> [PROBLEM REQUIREMENTS]: Only one span of the listing below should come back. It runs from the line with "slack, ns |" through the line with "0.645 | 0.362 |", and each of its lines must be reproduced exactly.

☆ ☆ ☆

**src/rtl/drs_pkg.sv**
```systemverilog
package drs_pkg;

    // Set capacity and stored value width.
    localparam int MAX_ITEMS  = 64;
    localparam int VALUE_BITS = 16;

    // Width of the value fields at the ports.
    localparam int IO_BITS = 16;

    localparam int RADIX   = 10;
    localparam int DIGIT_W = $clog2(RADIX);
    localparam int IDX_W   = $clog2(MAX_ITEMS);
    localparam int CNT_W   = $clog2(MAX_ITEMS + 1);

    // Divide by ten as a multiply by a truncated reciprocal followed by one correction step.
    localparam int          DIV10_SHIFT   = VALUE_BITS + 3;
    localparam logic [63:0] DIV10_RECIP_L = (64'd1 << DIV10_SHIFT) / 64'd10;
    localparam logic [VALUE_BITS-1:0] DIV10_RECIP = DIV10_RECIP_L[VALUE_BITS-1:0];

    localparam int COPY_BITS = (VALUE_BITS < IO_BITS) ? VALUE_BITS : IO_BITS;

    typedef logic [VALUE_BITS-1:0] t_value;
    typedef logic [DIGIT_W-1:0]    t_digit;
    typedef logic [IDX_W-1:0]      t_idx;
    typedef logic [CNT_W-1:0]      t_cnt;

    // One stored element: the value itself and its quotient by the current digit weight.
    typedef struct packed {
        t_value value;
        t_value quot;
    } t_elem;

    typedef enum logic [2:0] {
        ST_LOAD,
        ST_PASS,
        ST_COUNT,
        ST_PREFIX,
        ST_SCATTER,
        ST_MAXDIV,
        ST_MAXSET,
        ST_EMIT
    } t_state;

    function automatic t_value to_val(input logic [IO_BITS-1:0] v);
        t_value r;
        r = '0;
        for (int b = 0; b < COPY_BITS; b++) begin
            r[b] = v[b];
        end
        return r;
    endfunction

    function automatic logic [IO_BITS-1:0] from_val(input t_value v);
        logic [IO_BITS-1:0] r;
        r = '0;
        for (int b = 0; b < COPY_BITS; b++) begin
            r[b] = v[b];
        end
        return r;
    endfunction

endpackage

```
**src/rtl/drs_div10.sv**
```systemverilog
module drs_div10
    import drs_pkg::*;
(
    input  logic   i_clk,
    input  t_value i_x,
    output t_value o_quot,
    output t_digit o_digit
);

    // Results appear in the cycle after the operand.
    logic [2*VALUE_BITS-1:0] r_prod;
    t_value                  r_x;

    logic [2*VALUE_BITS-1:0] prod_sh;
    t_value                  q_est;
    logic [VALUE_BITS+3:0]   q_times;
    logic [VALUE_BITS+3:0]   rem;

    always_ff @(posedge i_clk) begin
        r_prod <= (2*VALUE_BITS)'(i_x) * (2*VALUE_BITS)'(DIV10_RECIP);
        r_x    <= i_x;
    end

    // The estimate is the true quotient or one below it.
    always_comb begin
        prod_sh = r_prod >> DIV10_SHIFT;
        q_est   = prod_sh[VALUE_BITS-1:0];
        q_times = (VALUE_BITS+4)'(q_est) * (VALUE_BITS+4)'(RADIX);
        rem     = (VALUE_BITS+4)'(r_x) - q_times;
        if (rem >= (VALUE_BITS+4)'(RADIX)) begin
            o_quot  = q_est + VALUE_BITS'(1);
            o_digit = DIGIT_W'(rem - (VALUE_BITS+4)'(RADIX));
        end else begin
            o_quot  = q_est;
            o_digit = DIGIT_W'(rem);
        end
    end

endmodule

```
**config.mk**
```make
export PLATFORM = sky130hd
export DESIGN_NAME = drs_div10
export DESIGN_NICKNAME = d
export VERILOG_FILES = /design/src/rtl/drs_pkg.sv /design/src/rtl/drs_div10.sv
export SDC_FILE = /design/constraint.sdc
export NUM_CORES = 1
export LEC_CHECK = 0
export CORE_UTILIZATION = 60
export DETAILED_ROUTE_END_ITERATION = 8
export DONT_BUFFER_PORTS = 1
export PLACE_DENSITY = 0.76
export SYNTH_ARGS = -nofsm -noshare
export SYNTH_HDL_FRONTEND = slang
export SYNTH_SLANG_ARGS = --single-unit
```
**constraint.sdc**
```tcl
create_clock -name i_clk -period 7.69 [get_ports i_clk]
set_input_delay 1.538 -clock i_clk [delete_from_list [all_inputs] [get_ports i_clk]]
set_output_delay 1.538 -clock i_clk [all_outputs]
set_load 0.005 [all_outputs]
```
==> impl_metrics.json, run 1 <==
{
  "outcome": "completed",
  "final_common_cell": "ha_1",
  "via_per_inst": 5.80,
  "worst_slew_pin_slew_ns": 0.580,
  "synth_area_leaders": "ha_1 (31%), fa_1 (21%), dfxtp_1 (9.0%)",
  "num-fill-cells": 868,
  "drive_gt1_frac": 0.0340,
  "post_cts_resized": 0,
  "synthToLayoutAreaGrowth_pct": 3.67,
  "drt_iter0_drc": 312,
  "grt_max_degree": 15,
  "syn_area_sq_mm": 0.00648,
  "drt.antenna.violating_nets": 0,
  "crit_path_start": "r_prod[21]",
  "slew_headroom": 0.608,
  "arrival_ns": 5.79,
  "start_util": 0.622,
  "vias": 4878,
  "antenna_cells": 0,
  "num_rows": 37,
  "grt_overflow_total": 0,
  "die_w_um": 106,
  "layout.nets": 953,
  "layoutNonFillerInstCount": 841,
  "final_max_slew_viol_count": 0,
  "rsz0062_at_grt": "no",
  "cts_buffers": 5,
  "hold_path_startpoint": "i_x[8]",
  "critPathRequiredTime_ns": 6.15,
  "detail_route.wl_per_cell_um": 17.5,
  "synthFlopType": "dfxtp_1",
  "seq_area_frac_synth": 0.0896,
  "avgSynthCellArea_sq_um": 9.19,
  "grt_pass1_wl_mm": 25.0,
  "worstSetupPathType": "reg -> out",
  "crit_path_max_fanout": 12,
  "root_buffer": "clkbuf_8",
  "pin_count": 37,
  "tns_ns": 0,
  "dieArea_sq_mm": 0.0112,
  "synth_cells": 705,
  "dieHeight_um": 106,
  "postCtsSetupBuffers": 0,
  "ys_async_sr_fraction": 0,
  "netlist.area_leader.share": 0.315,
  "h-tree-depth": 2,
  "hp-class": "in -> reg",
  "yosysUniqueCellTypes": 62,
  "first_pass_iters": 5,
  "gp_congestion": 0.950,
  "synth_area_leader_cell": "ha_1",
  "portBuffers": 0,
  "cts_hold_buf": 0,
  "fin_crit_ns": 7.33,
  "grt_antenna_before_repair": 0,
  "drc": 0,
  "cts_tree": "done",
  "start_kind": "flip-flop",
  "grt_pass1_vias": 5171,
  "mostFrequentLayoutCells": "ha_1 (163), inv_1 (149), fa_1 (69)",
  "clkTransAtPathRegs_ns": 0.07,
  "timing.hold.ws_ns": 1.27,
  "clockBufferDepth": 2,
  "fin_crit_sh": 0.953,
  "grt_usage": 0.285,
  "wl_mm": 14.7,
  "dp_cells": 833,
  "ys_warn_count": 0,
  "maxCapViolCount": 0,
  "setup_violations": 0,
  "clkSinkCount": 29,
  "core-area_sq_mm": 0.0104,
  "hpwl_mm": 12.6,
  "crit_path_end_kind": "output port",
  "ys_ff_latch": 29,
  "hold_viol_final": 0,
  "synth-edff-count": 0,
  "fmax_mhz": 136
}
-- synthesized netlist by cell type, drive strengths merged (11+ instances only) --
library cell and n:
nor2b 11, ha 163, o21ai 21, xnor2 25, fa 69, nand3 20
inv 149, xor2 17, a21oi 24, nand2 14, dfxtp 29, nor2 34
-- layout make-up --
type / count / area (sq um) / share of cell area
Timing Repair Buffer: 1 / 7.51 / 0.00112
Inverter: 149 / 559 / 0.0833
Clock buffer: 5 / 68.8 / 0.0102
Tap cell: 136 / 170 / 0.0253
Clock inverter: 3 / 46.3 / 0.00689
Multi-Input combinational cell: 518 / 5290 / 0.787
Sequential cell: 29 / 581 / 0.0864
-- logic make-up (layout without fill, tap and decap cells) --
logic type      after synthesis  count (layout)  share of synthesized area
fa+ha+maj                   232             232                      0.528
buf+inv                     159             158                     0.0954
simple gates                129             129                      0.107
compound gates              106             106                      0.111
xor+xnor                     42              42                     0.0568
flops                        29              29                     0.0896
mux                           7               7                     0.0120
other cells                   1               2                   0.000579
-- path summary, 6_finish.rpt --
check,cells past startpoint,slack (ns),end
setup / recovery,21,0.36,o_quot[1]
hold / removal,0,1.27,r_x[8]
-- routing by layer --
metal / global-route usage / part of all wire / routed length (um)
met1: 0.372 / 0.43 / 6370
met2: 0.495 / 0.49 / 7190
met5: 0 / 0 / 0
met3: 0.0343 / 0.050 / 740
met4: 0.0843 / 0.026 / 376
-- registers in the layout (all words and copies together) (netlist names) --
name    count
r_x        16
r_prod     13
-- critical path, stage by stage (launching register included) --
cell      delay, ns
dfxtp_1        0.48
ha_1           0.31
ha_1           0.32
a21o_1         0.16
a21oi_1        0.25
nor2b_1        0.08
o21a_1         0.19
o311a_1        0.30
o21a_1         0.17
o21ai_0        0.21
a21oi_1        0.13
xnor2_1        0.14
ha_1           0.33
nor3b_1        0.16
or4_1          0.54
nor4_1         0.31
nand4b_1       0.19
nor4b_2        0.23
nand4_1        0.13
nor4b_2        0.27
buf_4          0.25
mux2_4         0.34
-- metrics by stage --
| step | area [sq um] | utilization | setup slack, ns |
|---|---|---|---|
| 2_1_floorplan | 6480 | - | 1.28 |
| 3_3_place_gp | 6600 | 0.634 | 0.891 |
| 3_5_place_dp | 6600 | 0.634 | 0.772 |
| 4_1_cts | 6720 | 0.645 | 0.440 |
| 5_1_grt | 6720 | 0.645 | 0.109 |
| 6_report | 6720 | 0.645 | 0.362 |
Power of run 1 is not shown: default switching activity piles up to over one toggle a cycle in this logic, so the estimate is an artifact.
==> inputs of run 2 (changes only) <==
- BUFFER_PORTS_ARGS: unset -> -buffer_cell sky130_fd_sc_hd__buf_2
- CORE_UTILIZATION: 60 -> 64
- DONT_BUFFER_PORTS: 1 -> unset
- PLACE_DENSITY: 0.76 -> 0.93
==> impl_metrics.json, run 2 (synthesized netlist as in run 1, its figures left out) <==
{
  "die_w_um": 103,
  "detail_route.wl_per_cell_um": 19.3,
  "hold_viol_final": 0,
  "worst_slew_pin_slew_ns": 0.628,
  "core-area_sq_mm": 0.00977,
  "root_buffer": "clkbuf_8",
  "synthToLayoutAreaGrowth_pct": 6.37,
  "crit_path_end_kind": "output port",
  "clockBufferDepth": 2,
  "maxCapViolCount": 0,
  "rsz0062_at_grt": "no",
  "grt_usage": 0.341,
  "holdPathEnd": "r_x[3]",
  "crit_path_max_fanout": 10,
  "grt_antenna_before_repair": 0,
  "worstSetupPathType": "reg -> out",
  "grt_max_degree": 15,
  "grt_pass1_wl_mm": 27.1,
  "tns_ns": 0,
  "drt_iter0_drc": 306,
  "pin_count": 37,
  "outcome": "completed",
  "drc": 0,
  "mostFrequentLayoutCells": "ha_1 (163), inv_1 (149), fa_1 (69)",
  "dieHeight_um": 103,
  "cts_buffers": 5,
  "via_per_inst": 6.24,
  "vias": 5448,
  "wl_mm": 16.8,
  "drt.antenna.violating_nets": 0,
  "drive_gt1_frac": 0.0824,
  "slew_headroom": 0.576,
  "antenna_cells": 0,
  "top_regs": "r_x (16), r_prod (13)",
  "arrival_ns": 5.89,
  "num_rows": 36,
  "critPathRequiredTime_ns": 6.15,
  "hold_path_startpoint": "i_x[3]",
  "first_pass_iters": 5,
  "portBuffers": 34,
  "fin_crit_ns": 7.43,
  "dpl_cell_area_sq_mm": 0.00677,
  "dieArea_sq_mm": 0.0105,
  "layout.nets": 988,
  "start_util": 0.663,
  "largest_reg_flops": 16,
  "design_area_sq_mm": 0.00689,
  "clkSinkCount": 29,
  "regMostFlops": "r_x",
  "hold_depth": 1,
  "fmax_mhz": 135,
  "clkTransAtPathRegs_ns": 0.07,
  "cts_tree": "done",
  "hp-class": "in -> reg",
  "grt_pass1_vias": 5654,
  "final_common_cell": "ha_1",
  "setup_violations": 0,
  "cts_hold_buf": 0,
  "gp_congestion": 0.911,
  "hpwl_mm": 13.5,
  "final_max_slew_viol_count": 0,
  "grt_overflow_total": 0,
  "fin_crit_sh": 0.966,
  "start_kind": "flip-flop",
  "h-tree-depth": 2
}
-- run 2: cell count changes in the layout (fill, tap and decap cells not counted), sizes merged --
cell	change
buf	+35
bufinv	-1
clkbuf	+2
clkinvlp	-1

☆ ☆ ☆

> [COMPLETED EXERCISE]:
| step | area [sq um] | utilization | setup slack, ns |
|---|---|---|---|
| 2_1_floorplan | 6480 | - | 1.28 |
| 3_3_place_gp | 6600 | 0.634 | 0.891 |
| 3_5_place_dp | 6600 | 0.634 | 0.772 |
| 4_1_cts | 6720 | 0.645 | 0.440 |
| 5_1_grt | 6720 | 0.645 | 0.109 |
| 6_report | 6720 | 0.645 | 0.362 |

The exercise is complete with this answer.